Ionic liquid catalysts for dehydrochlorination: Stability, reaction mechanism, and catalyst optimization

The catalytic alkaline dehydrochlorination process, characterized by high atom economy, stands as a prevalent method in the synthesis of valuable alkene halides. Nonetheless, the efficacy of ionic liquids (ILs) as catalysts for dehydrochlorination is hindered by challenges such as swift deactivation attributed to decomposition and reduced selectivity without clear causative factors. This investigation employs a systematic approach, integrating Density Functional Theory (DFT) simulations with experimental methodologies, to delve into the mechanisms of IL-catalyzed dehydrochlorination, aiming to elucidate both stabilization strategies and catalytic pathways. The examination of thermal decomposition rates is rooted in a meticulous assessment of the energy barriers associated with decomposition and dissociation processes. The active role of free Cl − is established, albeit its acidification by HCl, which results in diminished catalytic activity. To counteract this acidifying influence, a novel active site denoted as [Cl-KCl] − is conceptually devised to mitigate such effects.
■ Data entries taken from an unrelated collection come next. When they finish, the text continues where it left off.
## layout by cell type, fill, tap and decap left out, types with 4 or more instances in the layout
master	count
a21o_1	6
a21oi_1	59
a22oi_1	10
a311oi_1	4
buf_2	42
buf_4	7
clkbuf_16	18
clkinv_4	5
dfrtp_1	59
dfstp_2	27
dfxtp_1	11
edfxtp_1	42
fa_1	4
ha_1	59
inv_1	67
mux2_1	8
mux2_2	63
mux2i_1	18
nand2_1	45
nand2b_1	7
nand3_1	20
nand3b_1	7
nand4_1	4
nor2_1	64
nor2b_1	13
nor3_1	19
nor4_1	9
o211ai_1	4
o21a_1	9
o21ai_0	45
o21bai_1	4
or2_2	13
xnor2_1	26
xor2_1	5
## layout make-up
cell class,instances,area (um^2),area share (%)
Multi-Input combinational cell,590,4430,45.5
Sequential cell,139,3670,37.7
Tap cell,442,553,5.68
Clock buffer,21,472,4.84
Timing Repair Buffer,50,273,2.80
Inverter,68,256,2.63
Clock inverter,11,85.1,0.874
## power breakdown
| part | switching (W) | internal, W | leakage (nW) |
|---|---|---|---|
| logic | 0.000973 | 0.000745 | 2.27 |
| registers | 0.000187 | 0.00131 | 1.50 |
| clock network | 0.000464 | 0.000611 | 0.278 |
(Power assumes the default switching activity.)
File: config.mk
export PLATFORM = sky130hd
export DESIGN_NAME = midpoint_ellipse_rasterizer_flat
export DESIGN_NICKNAME = d
export VERILOG_FILES = /design/src/mer_pkg.sv /design/src/mer_if.sv /design/src/mer_mul.sv /design/src/midpoint_ellipse_rasterizer.sv /design/src/flat_wrapper.sv
export SDC_FILE = /design/constraint.sdc
export NUM_CORES = 2
export LEC_CHECK = 0
export BUFFER_PORTS_ARGS = -buffer_cell sky130_fd_sc_hd__buf_2
export CAP_MARGIN = 10
export CELL_PAD_IN_SITES_DETAIL_PLACEMENT = 1
export CELL_PAD_IN_SITES_GLOBAL_PLACEMENT = 2
export CORE_UTILIZATION = 27
export DETAILED_ROUTE_END_ITERATION = 8
export PLACE_DENSITY = 0.65
export SLEW_MARGIN = 20
export SYNTH_ARGS = -nofsm -noshare
export SYNTH_HDL_FRONTEND = slang
export SYNTH_SLANG_ARGS = --single-unit
File: constraint.sdc
create_clock -name clk -period 11.6 [get_ports clk]
set_input_delay 1.74 -clock clk [delete_from_list [all_inputs] [get_ports clk]]
set_output_delay 1.74 -clock clk [all_outputs]
set_load 0.02 [all_outputs]
File: src/mer_pkg.sv
// Shared constants for the midpoint ellipse rasteriser.
// Holds port geometry, register indexes, phase codes, output mode codes and quadrant codes.
// Has no dependencies; the top level refers to it by scoped names.
package mer_pkg;

    // Configuration port geometry.
    localparam int DATA_W      = 32;
    localparam int ADDR_W      = 3;
    localparam int REG_SEL_BIT = 2;

    // Register indexes, decoded from the word-select bit of the address.
    localparam logic REG_RADIUS_X = 1'b0;
    localparam logic REG_RADIUS_Y = 1'b1;

    // Drawing phase of the ellipse.
    localparam logic [1:0] PH_IDLE = 2'd0;
    localparam logic [1:0] PH_REG1 = 2'd1;
    localparam logic [1:0] PH_REG2 = 2'd2;
    localparam logic [1:0] PH_DONE = 2'd3;

    // Kind of result run that the output register is sending.
    localparam logic [1:0] MODE_TOP  = 2'd0;
    localparam logic [1:0] MODE_QUAD = 2'd1;
    localparam logic [1:0] MODE_END  = 2'd2;

    // Quadrant order of the four symmetric points.
    localparam logic [1:0] Q_PP = 2'd0;
    localparam logic [1:0] Q_PN = 2'd1;
    localparam logic [1:0] Q_NN = 2'd2;
    localparam logic [1:0] Q_NP = 2'd3;

endpackage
Through the strategic implementation of cationic fixation, the IL-KCl combination catalyst is synthesized and empirically confirmed to demonstrate augmented acid resistance while upholding a consistent reaction selectivity of approximately 85 %. This contrasts starkly with the declining catalytic selectivity observed with IL in isolation, plummeting from 85% to 65%. Consequently, the IL-KCl combination catalyst emerges as a promising option for alkali catalyzed dehydrochlorination, offering enhanced stability and sustained high selectivity throughout the catalytic process.